私はプロのレンタル彼氏のショーマです。レンタル彼氏って何か? それは彼氏がほしいという女性のお客様を主にお相手するお仕事です。もちろん男性のお客様でも、彼氏がほしいのならばお相手します。年齢は基本的に問いません。老若男女関係なく承ります。売春の類のお仕事ではありません。
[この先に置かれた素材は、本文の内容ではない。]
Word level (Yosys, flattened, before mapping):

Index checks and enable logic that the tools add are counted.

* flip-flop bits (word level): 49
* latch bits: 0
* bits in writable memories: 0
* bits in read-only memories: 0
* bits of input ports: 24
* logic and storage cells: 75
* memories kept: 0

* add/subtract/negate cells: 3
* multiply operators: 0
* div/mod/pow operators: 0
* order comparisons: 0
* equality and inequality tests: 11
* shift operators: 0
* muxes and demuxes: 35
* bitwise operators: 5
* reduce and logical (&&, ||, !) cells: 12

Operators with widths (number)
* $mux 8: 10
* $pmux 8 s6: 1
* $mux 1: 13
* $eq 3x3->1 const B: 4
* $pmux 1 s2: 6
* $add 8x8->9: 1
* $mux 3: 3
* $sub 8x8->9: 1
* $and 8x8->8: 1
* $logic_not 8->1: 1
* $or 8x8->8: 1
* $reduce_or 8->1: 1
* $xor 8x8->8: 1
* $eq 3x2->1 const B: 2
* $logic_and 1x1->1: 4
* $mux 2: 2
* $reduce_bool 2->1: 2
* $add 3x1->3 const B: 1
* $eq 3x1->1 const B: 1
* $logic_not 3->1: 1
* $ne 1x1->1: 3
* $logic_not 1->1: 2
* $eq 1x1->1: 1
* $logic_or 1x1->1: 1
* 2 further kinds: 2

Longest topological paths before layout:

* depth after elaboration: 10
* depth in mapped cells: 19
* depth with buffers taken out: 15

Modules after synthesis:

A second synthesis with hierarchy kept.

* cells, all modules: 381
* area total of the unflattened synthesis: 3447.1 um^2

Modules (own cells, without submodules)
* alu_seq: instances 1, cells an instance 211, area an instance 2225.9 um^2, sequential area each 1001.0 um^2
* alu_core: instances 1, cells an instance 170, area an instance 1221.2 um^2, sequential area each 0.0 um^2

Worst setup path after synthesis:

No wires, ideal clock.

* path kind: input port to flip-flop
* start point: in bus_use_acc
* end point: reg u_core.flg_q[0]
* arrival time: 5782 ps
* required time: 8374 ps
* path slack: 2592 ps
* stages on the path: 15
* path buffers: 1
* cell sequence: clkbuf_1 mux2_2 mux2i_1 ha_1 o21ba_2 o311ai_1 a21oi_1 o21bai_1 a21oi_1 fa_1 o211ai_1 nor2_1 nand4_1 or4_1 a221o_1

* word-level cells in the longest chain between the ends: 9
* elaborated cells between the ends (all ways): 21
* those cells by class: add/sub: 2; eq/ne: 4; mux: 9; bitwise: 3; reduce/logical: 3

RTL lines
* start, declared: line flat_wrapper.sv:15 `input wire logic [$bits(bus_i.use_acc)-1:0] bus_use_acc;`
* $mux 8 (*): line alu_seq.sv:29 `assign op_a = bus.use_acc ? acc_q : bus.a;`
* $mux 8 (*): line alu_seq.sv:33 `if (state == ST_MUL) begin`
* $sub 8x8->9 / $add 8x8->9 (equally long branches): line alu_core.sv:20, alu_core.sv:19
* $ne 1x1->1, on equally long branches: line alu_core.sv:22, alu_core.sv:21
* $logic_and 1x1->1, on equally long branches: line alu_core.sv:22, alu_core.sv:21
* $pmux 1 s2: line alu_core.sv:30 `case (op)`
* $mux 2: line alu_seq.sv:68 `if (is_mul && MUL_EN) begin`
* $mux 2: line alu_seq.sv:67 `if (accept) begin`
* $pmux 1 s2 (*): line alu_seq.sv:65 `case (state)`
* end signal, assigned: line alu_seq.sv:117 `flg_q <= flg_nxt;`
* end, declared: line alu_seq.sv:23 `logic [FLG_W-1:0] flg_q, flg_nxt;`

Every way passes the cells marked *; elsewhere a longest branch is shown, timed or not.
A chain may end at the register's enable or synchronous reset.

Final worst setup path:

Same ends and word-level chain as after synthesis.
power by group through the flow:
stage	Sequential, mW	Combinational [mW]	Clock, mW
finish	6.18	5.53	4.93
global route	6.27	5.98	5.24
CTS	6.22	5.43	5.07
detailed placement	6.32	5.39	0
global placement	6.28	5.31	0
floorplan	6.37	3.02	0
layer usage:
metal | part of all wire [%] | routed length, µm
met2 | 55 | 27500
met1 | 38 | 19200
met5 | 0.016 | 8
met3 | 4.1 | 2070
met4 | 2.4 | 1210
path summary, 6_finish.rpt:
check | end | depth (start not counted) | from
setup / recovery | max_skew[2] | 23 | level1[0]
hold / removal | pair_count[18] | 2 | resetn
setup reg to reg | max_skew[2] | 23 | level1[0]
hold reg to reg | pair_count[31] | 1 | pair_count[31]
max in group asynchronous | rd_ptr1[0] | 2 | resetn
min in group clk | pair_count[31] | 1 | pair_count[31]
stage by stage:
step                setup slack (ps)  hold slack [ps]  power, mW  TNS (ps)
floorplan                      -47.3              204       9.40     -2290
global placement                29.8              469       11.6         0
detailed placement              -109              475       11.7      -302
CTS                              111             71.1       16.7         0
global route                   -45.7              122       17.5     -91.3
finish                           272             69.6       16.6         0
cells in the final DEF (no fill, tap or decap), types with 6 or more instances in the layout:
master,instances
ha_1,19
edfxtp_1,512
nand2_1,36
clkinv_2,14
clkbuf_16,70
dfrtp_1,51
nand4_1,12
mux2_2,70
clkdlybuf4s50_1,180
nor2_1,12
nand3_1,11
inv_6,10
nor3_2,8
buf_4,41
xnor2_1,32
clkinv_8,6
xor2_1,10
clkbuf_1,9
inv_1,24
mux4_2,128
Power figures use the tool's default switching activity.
$ cat src/rtl/adc_spi_responder.sv
// adc_spi_responder: SPI ADC emulator driving miso under cs; ADC_RESP_LFSR_EN swaps the ramp for a 16-bit LFSR
module adc_spi_responder #(
  parameter int DATA_W     = 12,
  parameter int LEAD_ZEROS = 4,
  parameter int RAMP_STEP  = 1,
  parameter bit IDLE_MISO  = 1'b0
) (
  input  logic              clk,
  input  logic              reset,
  input  logic              cs,
  input  logic [DATA_W-1:0] sample_data,
  input  logic              sample_load,
  input  logic              pattern_en,
  output logic              miso,
  output logic              busy,
  output logic              frame_done,
  output logic              frame_abort,
  output logic [15:0]       frame_count
);
  localparam int MAXC = DATA_W > LEAD_ZEROS ? DATA_W : LEAD_ZEROS;
  localparam int CW = $clog2(MAXC + 1);
  typedef enum logic [1:0] {IDLE, LEAD, DATA, TRAIL} state_t;
  state_t state, state_n;
  logic cs_q, load_pend, used_pat, fall, last_lead, last_data, use_pend;
  logic [DATA_W-1:0] shift, shadow, pend_val, pat_val;
  logic [CW-1:0] bit_cnt;
`ifdef ADC_RESP_LFSR_EN
  logic [15:0] lfsr;
`else
  logic [DATA_W-1:0] ramp;
`endif
  always_comb begin
    fall = cs_q & ~cs;
    last_lead = bit_cnt == CW'(LEAD_ZEROS - 1);
    last_data = bit_cnt == CW'(DATA_W - 1);
    use_pend = load_pend | sample_load;
    pend_val = sample_load ? sample_data : shadow;
`ifdef ADC_RESP_LFSR_EN
    pat_val = lfsr[DATA_W-1:0];
`else
    pat_val = ramp;
`endif
    state_n = state;
    case (state)
      IDLE:    state_n = !fall ? IDLE : LEAD_ZEROS == 0 ? DATA : LEAD;
      LEAD:    state_n = cs ? IDLE : last_lead ? DATA : LEAD;
      DATA:    state_n = cs ? IDLE : last_data ? TRAIL : DATA;
      default: state_n = cs ? IDLE : TRAIL;
    endcase
  end
  always_ff @(posedge clk) begin
    if (reset) begin
      state <= IDLE;
      cs_q <= 1'b1;
      miso <= IDLE_MISO;
      busy <= 1'b0;
      frame_done <= 1'b0;
      frame_abort <= 1'b0;
      frame_count <= '0;
      shadow <= '0;
      shift <= '0;
      load_pend <= 1'b0;
      used_pat <= 1'b0;
      bit_cnt <= '0;
`ifdef ADC_RESP_LFSR_EN
      lfsr <= 16'hACE1;
`else
      ramp <= '0;
`endif
    end else begin
      state <= state_n;
      cs_q <= cs;
      frame_done <= 1'b0;
      frame_abort <= 1'b0;
      if (sample_load) begin
        shadow <= sample_data;
        load_pend <= 1'b1;
      end
      if (state == IDLE) begin
        miso <= IDLE_MISO;
        if (fall) begin
          shift <= use_pend ? pend_val : pattern_en ? pat_val : shadow;
          used_pat <= ~use_pend & pattern_en;
          load_pend <= 1'b0;
          bit_cnt <= '0;
          busy <= 1'b1;
        end
      end else if (state == TRAIL) begin
        miso <= cs ? IDLE_MISO : 1'b0;
        busy <= ~cs;
      end else if (cs) begin
        miso <= IDLE_MISO;
        busy <= 1'b0;
        frame_abort <= 1'b1;
      end else if (state == LEAD) begin
        miso <= 1'b0;
        bit_cnt <= last_lead ? '0 : bit_cnt + CW'(1);
      end else begin
        miso <= shift[DATA_W-1];
        shift <= shift << 1;
        bit_cnt <= bit_cnt + CW'(1);
        if (last_data) begin
          frame_done <= 1'b1;
          frame_count <= frame_count + 16'd1;
`ifdef ADC_RESP_LFSR_EN
          lfsr <= {lfsr[14:0], lfsr[15] ^ lfsr[13] ^ lfsr[12] ^ lfsr[10]};
`else
          if (used_pat) ramp <= ramp + DATA_W'(RAMP_STEP);
`endif
        end
      end
    end
  end
endmodule

$ cat config.mk
export PLATFORM = sky130hd
export DESIGN_NAME = adc_spi_responder
export DESIGN_NICKNAME = d
export VERILOG_FILES = /design/src/rtl/adc_spi_responder.sv
export SDC_FILE = /design/constraint.sdc
export NUM_CORES = 1
export LEC_CHECK = 0
export CORE_ASPECT_RATIO = 0.5
export CORE_MARGIN = 8
export CORE_UTILIZATION = 45
export CTS_BUF_LIST = sky130_fd_sc_hd__clkbuf_4
export CTS_CLUSTER_DIAMETER = 50
export CTS_CLUSTER_SIZE = 8
export DETAILED_ROUTE_END_ITERATION = 6
export GPL_ROUTABILITY_DRIVEN = 0
export PLACE_DENSITY_LB_ADDON = 0.12
export SLEW_MARGIN = 10
export SYNTH_ARGS = -nofsm -noshare
export SYNTH_HDL_FRONTEND = slang
export SYNTH_SLANG_ARGS = --single-unit
$ cat constraint.sdc
create_clock -name clk -period 4.75 [get_ports clk]
set_input_delay 0.7125 -clock clk [delete_from_list [all_inputs] [get_ports clk]]
set_output_delay 0.7125 -clock clk [all_outputs]
set_load 0.02 [all_outputs]
After elaboration in Yosys (flattened, before gate mapping)
Cells that the tools add are included.

storage, ports and cells
  output and inout bits = 20
  register bits = 65

operators by class
  mux-type cells = 30
  $add $sub $neg = 3
  bitwise gates (word level) = 8
  equal/unequal tests = 9
  reduce and logical (&&, ||, !) cells = 10

operators with widths
  cell                                           number
  2-to-1 mux 12 bit                              8
  2-to-1 mux 4 bit                               6
  adder 16 x 1 -> 16 bit, second input constant  1
  adder 12 x 1 -> 12 bit, second input constant  1
  2-to-1 mux 1 bit                               11
  2-to-1 mux 2 bit                               4
  inequality test 2 bit, second input constant   3
  case mux 2 bit (3 select lines)                1
  AND reduction 6 bit                            1
  inverter 1 bit                                 5
  AND reduction 5 bit                            1
  OR reduction 5 bit                             1
  adder 4 x 1 -> 4 bit, second input constant    1
  == test 2 bit, second input constant           2
  == test 4 x 2 -> 1 bit, second input constant  1
  == test 4 bit, second input constant           1
  AND reduction 2 bit                            2
  AND reduction 4 bit                            1
  AND reduction 3 bit                            1
  nonzero test 3 bit                             1
  OR reduction 3 bit                             1
  bitwise AND 1 bit                              2
  == test 2 x 1 -> 1 bit, second input constant  1
  zero test 2 bit                                1
  2 further kinds                                2

Depth between registers and ports, before layout
Gate-level depths: netlist (run 1).

  depth after elaboration = 6
  depth in mapped cells = 7

Worst setup path after synthesis (run 1)
OpenSTA, ideal clock, no wires.

  kind = input port to flip-flop
  from = in pattern_en
  to = reg shift[10]
  arrival time = 1.722 ns
  stages = 5
  setup slack = 2.886 ns
  setup time = 0.142 ns
  path buffers = 1
  cell sequence = nor2b_1 -> buf_2 -> mux2_2 -> o211ai_1 -> a311oi_1

on the way
  word-level cells in the longest chain between the ends = 4

ends and longest elaborated chain
  what                            line  text
  start, declared                 13    input logic pattern_en,
  2-to-1 mux 12 bit (2 in a row)  82    shift <= use_pend ? pend_val : pattern_en ? pat_val : shadow;
  2-to-1 mux 12 bit               81    if (fall) begin
  2-to-1 mux 12 bit               79    if (state == IDLE) begin
  end signal, assigned            82
  end signal, assigned            100   shift <= shift << 1;
  end, declared                   25    logic [DATA_W-1:0] shift, shadow, pend_val, pat_val;

No other way between the ends. The select of a mux whose other input is x is not followed.
A chain may end at the register's enable or synchronous reset.

Final worst setup path (run 1)
  from = reg state[0]
  to = reg ramp[7], in the netlist pat_val[7]

on the way
  word-level cells in the longest chain between the ends = 3
  elaborated cells on any way between the ends = 7
  those cells by class = eq/ne: 2; bitwise: 3; reduce/logical: 2

ends and longest elaborated chain
  what                                                  line  text
  start, declared                                       23    state_t state, state_n;
  start signal, assigned                                71    state <= state_n;
  == test 2 x 1 -> 1 bit, or another cell as far along  95    end else if (state == LEAD) begin
  inverter 1 bit (no line)                              --
  AND reduction 6 bit (no line) (*)                     --
  end signal, assigned                                  108   if (used_pat) ramp <= ramp + DATA_W'(RAMP_STEP);
  end, declared                                         30    logic [DATA_W-1:0] ramp;

Every way passes the cells marked *; elsewhere a longest branch is shown, timed or not.

==> summary.txt, run 1 <==
Synthesis
  • Post-synth top flop: dfxtp_1
  • Mapped Avg Cell Area: 9.00 µm²
  • Post-Syn Instances: 345
  • Async set or reset register ratio after synthesis: 0%
  • Register area share after synthesis: 41.9%
  • Yosys reg bits: 65
  • Post-Syn Nets: 370
  • Share of the synthesized area in the top cell type: 41.9%
  • Ranking of synthesized cells by area: dfxtp_1 42%, nand2b_1 5.4%, nor2_1 5.4%
  • Top cell type by total area after synthesis: dfxtp_1
  • Cell variety after synth: 41
  • Warnings from Yosys: 0
  • Mapped cell area: 0.00311 mm²
  • Post-synth EDFFs: 0

Timing
  • Final hold violation count: 0
  • Setup violators final: 0
  • FMAX: 351 MHz
  • Normalized max-slew margin: 22.6%
  • Max-slew violations: 0
  • Worst-Margin Slew: 1.16 ns
  • Setup slack after layout: 1.90 ns
  • Minimum clock period: 2.85 ns
  • RSZ-0062 raised after global routing: false
  • Setup_tns: 0 ns
  • Worst clock skew: 0.0107 ns
  • Fin crit share: 59.9%

CTS
  • CTS Sinks: 65
  • TritonCTS Buffers: 9
  • H-tree levels: 3
  • Post-CTS setup buffers: 0
  • Root Driver: clkbuf_4
  • TritonCTS clock tree: built
  • Hold buffer count at cts: 0
  • Clock slew at reported path FFs: 0.09 ns
  • Clock buffer depth: 2
  • PostCTS Resize Cnt: 0
  • Worst-Skew Late Latency: 0.40 ns

Global routing
  • Initial antenna violation count: 0
  • Number of global-route vias before repair: 2324
  • GRT Residual Overflow: 0
  • GRT Util Overall: 13.3%
  • Global-route wire length before repair: 10700 µm
  • Largest net degree at the start of global routing: 63

Pwr
  • Sw Pwr: 246 µW
  • Internal power: 726 µW
  • Sw Ratio: 25.3%
  • Reg power frac: 59.2%
  • Leakage power: 0.00132 µW
  • Combinational power share: 11.5%
  • Peak supply drop: 0.139 mV
  • Clock power share: 29.3%
  • Power per Cell Area: 269 mW/mm²

Final layout
  • Area of the multi-input gates: 0.00172 mm²
  • Final Util: 54.1%
  • Nets: 400
  • # fillers: 631
  • Final Instance Area: 0.00361 mm²
  • Antenna diodes: 0
  • Layout cells sized above 1: 8.22%
  • FF/Latch Area: 0.00130 mm²
  • Area Growth Syn to Fin: 16.2%

Floorplanning
  • I/O pins: 37
  • Die height: 74.7 µm
  • Die footprint: 0.00998 mm²
  • Core footprint: 0.00667 mm²
  • # rows: 21
  • Die width: 133 µm
  • Initial core utilization: 46.5%

Place
  • Port Buffers: 36
  • DP Area: 0.00351 mm²
  • Post-DP HPWL: 4580 µm
  • Pre-CTS WS: 1.57 ns

Outcome
  • Run status: complete, no violations

Routing
  • Final ANT Viol Nets: 0
  • 1st-pass router iterations: 4
  • Drt drc: 0
  • Via/cell ratio: 5.40
  • 1st-iter DRT viols: 169
  • Via count: 2533
  • Total wire length: 6580 µm
  • Drt wl/cell: 14.0 µm

Setup path
  • Crit end category: register
  • Req. time, crit path: 5.06 ns
  • Worst EP arrival: 3.16 ns
  • Crit path kind: reg2reg
  • Largest driver fanout on the critical path: 31
  • Critical Path Source Type: register

Run
  • Max-cap violations: 0

Hold path
  • Worst Hold Class: reg2reg
state kept, by name, summed over array words and instances (netlist names):
signal       count
frame_count     16
pat_val         12
shadow          12
shift           12
bit_cnt          4
state            2
busy             1
cs_q             1
frame_abort      1
frame_done       1
load_pend        1
miso             1
used_pat         1
power groups by stage:
stage	Sequential, µW	Clock (µW)	Combinational [µW]
4_1_cts	576	300	111
3_3_place_gp	588	0	108
2_1_floorplan	586	0	78.6
6_report	576	285	111
5_1_grt	578	318	123
3_5_place_dp	588	0	111
final cells by class:
class | instances | share of cell area [%]
multi-input cells | 256 | 47.5
flip-flops and latches | 65 | 36.1
repair buffers | 37 | 10.1
well taps | 92 | 3.19
clock buffers | 11 | 2.29
inverters | 6 | 0.624
clock inverters | 2 | 0.243
Yosys cell counts (4+ instances only):
| library cell | instances |
|---|---|
| a21oi_1 | 20 |
| a311oi_1 | 11 |
| and2_1 | 5 |
| and3_1 | 5 |
| and4_1 | 4 |
| buf_2 | 4 |
| clkbuf_1 | 12 |
| dfxtp_1 | 65 |
| ha_1 | 8 |
| inv_1 | 6 |
| mux2_2 | 12 |
| mux2i_1 | 15 |
| nand2_1 | 8 |
| nand2b_1 | 27 |
| nand3_1 | 9 |
| nand4_1 | 12 |
| nor2_1 | 45 |
| nor3_1 | 4 |
| o211ai_1 | 11 |
| o21ai_0 | 16 |
| or3_1 | 13 |
| xor2_1 | 10 |
worst paths after layout:
path | start | endpoint | slack [ns] | depth (start not counted)
worst min-delay path | frame_count[15]$_SDFFE_PP0P_ | frame_count[15]$_SDFFE_PP0P_ | 0.49 | 2
worst min register to register | frame_count[15]$_SDFFE_PP0P_ | frame_count[15]$_SDFFE_PP0P_ | 0.49 | 2
worst max-delay path | state[0]$_SDFF_PP0_ | pat_val[7]$_SDFFE_PP0P_ | 1.90 | 6
worst max register to register | state[0]$_SDFF_PP0_ | pat_val[7]$_SDFFE_PP0P_ | 1.90 | 6
through the flow:
| stage | instances | hold WS [ns] | power, µW |
|---|---|---|---|
| after floorplan | 345 | 0.431 | 664 |
| after CTS | 469 | 0.495 | 986 |
| after detailed placement | 456 | 0.480 | 699 |
| after global routing | 469 | 0.517 | 1020 |
| final | 469 | 0.492 | 972 |
| after global placement | 456 | 0.466 | 695 |
placed cells by master, fill, tap and decap left out, types with 12 or more instances in the layout:
cell | Yosys | final
a21oi_1 | 20 | 20
clkdlybuf4s50_1 | 0 | 35
dfxtp_1 | 65 | 65
mux2_2 | 12 | 12
mux2i_1 | 15 | 15
nand2b_1 | 27 | 27
nand4_1 | 12 | 12
nor2_1 | 45 | 45
o21ai_0 | 16 | 16
or3_1 | 13 | 13
kinds of logic (layout without fill, tap and decap cells):
family                   Yosys count  after routing  synth area share [%]
adder cells (fa/ha/maj)            8              8                  3.22
flip-flops                        65             65                  41.9
AO/OA/AOI/OAI                     65             65                  13.3
XOR/XNOR                          12             12                  3.38
multiplexers                      27             27                  9.19
AND/OR/NAND/NOR                  144            144                  26.0
buffers and inverters             24             56                  3.06
layer usage:
metal | routed length, µm | track usage, %
met1 | 3110 | 15.0
met2 | 3030 | 22.3
met3 | 395 | 5.66
met4 | 38 | 4.93
met5 | 0 | 0
worst max-delay path: stages (launching register included):
cell and delay (ns):
dfxtp_1 0.39, inv_1 0.08, ha_1 0.57, nor3_4 0.73
nand4_1 0.43, or3_1 0.42, a21oi_1 0.14
(Power assumes the default switching activity.)
==> run 2, diff against run 1 <==
Clock period 4.75 ns to 2.4 ns, I/O delays scaled along.
==> run 2 against run 1 <==
Compared with the run above:
- cell count is 1.5% higher
- utilization is 0.94 points higher
- sequential cell count unchanged
- via count increased by 1.1%
- power grew 100%
- first-iteration DRC count shrank 18%
- clock-buffer cell count grew 2
- sequential share of layout area fell by 0.61 points
- global-route usage is 1.0 points higher
- clock power up 110%
- largest power group unchanged
- highest routed layer unchanged
==> summary.txt, run 2 (synthesized netlist as in run 1, its figures left out) <==
Final layout
  • Max FFs per register: 16
  • Final Instance Area: 0.00367 mm²
  • Final Util: 55.0%
  • Commonest non-fill, non-tap cells in the layout: 65 x dfxtp_1, 45 x nor2_1, 35 x clkdlybuf4s50_1
  • Antenna diodes: 0
  • # fillers: 632
  • Most common cell after layout, fill and taps aside: dfxtp_1
  • Area Growth Syn to Fin: 18.2%
  • Layout cells sized above 1: 10.2%
  • Largest reg by FF count: frame_count
  • Layout Cells excl Fill: 476
  • Nets: 406

Setup path
  • Critical Path Max Stage Delay: 0.54 ns
  • Crit path kind: reg2reg
  • FF-to-FF setup slack: 0.22 ns
  • Crit path cell chain: inv_1 -> ha_1 -> and4bb_2 -> nand4_1 -> or3_1 -> a21oi_1
  • Worst EP arrival: 2.53 ns
  • Crit end category: register
  • Worst-path cell with the longest stage delay: and4bb_2
  • Critical Path Source Type: register
  • Req. time, crit path: 2.74 ns
  • Largest driver fanout on the critical path: 15

CTS
  • CTS Sinks: 65
  • Hold buffer count at cts: 0
  • TritonCTS clock tree: built
  • TritonCTS Buffers: 9
  • H-tree levels: 3
  • Post-CTS setup buffers: 0
  • PostCTS Resize Cnt: 0
  • Worst-Skew Late Latency: 0.42 ns
  • Root Driver: clkbuf_4
  • Clock slew at reported path FFs: 0.09 ns
  • Clock buffer depth: 2

Timing
  • RSZ-0062 raised after global routing: false
  • Normalized max-slew margin: 57.7%
  • Max-slew violations: 0
  • Worst-Margin Slew: 0.635 ns
  • Minimum clock period: 2.18 ns
  • Worst clock skew: 0.0142 ns
  • Final hold violation count: 0
  • Fin crit share: 90.9%
  • Setup_tns: 0 ns
  • FMAX: 458 MHz
  • Setup violators final: 0

Routing
  • Total wire length: 6680 µm
  • 1st-iter DRT viols: 139
  • Via/cell ratio: 5.38
  • Drt wl/cell: 14.0 µm
  • Via count: 2561
  • Final ANT Viol Nets: 0
  • 1st-pass router iterations: 4
  • Drt drc: 0

Global routing
  • GRT Residual Overflow: 0
  • Largest net degree at the start of global routing: 62
  • Number of global-route vias before repair: 2392
  • GRT Util Overall: 14.3%
  • Global-route wire length before repair: 11400 µm
  • Initial antenna violation count: 0

Run
  • Max-cap violations: 0

Pwr
  • Peak supply drop: 0.369 mV
  • Final Total Pwr: 1970 µW
  • Leakage power: 0.00136 µW
  • Power per Cell Area: 537 mW/mm²

Outcome
  • Run status: complete, no violations

Floorplanning
  • Core footprint: 0.00667 mm²
  • I/O pins: 37
  • Die width: 133 µm
  • # rows: 21
  • Die height: 74.7 µm
  • Die footprint: 0.00998 mm²
  • Initial core utilization: 46.5%

Place
  • Port Buffers: 36
  • Placed instance count: 462
  • Post-DP HPWL: 4770 µm
  • DP Area: 0.00357 mm²

Hold path
  • Worst Hold Class: in2reg
==> run 2: final timing paths <==
check	from	cells after the start	endpoint
max reg2reg	state[1]$_SDFF_PP0_	6	frame_count[14]$_SDFFE_PP0P_
min	reset	2	cs_q$_SDFF_PP1_
max	state[1]$_SDFF_PP0_	6	frame_count[14]$_SDFFE_PP0P_
min reg2reg	shift[9]$_SDFFE_PP0P_	2	shift[10]$_SDFFE_PP0P_
==> run 2: area by class of cell <==
cell class	instances	area, µm²	area share (%)
timing repair buffer	43	420	11.5
tap	92	115	3.14
inverter	6	22.5	0.613
clock buffer	13	97.6	2.66
sequential	65	1300	35.4
multi-input combinational	256	1710	46.6
clock inverter	1	5.00	0.136
==> run 2: metrics by stage <==
stage,worst slack (ns),hold WS (ns)
final,0.217,0.243
after CTS,0.227,0.208
after global routing,0.0740,0.210
after floorplan,0.580,0.431
after detailed placement,0.151,0.467
after global placement,0.245,0.451
==> run 2: critical path: cells and delay by family, from the launching register on <==
kind / cells / cell delay [ns]
DFF: 1 / 0.38
AOI/OAI and AO/OA: 1 / 0.15
adders and majority gates: 1 / 0.22
and+or+nand+nor: 3 / 1.27
buffers and inverters: 1 / 0.09
==> run 2: layer usage <==
layer	GRT usage [%]	share of wire [%]	vias up
met4	3.33	0.88	0
li1	-	-	1317
met5	0	0	-
met3	7.06	6.8	9
met1	16.5	47	1191
met2	23.5	45	44
==> run 2: report_power, final <==
part / switching (µW) / internal, µW / leakage, µW
Clock: 354 / 248 / 0.0000637
Combinational: 119 / 113 / 0.000767
Sequential: 21.5 / 1120 / 0.000530
==> run 3, diff against run 2 <==
Settings changed: CORE_MARGIN 8 to unset.
==> run 3 against run 2 <==
Compared with the run above:
- clock power about the same
- sequential cell count did not move
- first-iteration DRC count grew 17%
- cell count shrank 0.42%
- largest power group unchanged
- combinational power is essentially flat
 私は肉体関係を持つことは致しませんし、求められてもお断りいたします。お金を追加されてもお断りする意味は、プロの彼氏だからです。彼氏ならばいいのではないか? と思われるかもしれませんがあくまでレンタルです。妊娠などをされても困りますし、精一杯、肉体関係以外でお相手いたしますので、どうかご容赦くださいませ。

 近頃、一人で寂しいけれど理想の彼氏を作ることができないとか、特定の彼氏はいらないけれど、話し相手が欲しいというお客様の急増により、レンタル彼氏の需要は軒並み急上昇でございます。料金が定額制で一般の人が払いやすい金額というのが、いいのかもしれません。日常の中の隙間を埋める仕事とでもいいましょうか。

 さて今夜の依頼は、キャリアウーマンの未婚の女性のお客様です。ベッドに一緒に寝てほしいという依頼です。自宅デートのように自宅で話を聞いてほしいという依頼でございます。自宅という指定の依頼は結構ありまして、職場や知人に知られたくないというお客様が多いのです。たまに芸能人や有名人の類もいらっしゃいます。

 もちろん一緒に寝ても、何も致しませんし眠ったら私は失礼します。

 恋愛はしたくないけれど、お金を払うから私は尽くされたいという女性が多いですね。お金はあるけど、尽くしたいという気持ちがないので、どうも恋愛には踏み込めないとか。

 今日の依頼者は三十代半ばの女性です。見た目はスタイルもよく賢そうな美人系女子とでもいいますか。彼氏がいても全然おかしくないのですが――ギブ&テイクの愛情のやり取りが面倒だというのです。彼女はリピーターのお客様で、私に指名を入れてくださいます。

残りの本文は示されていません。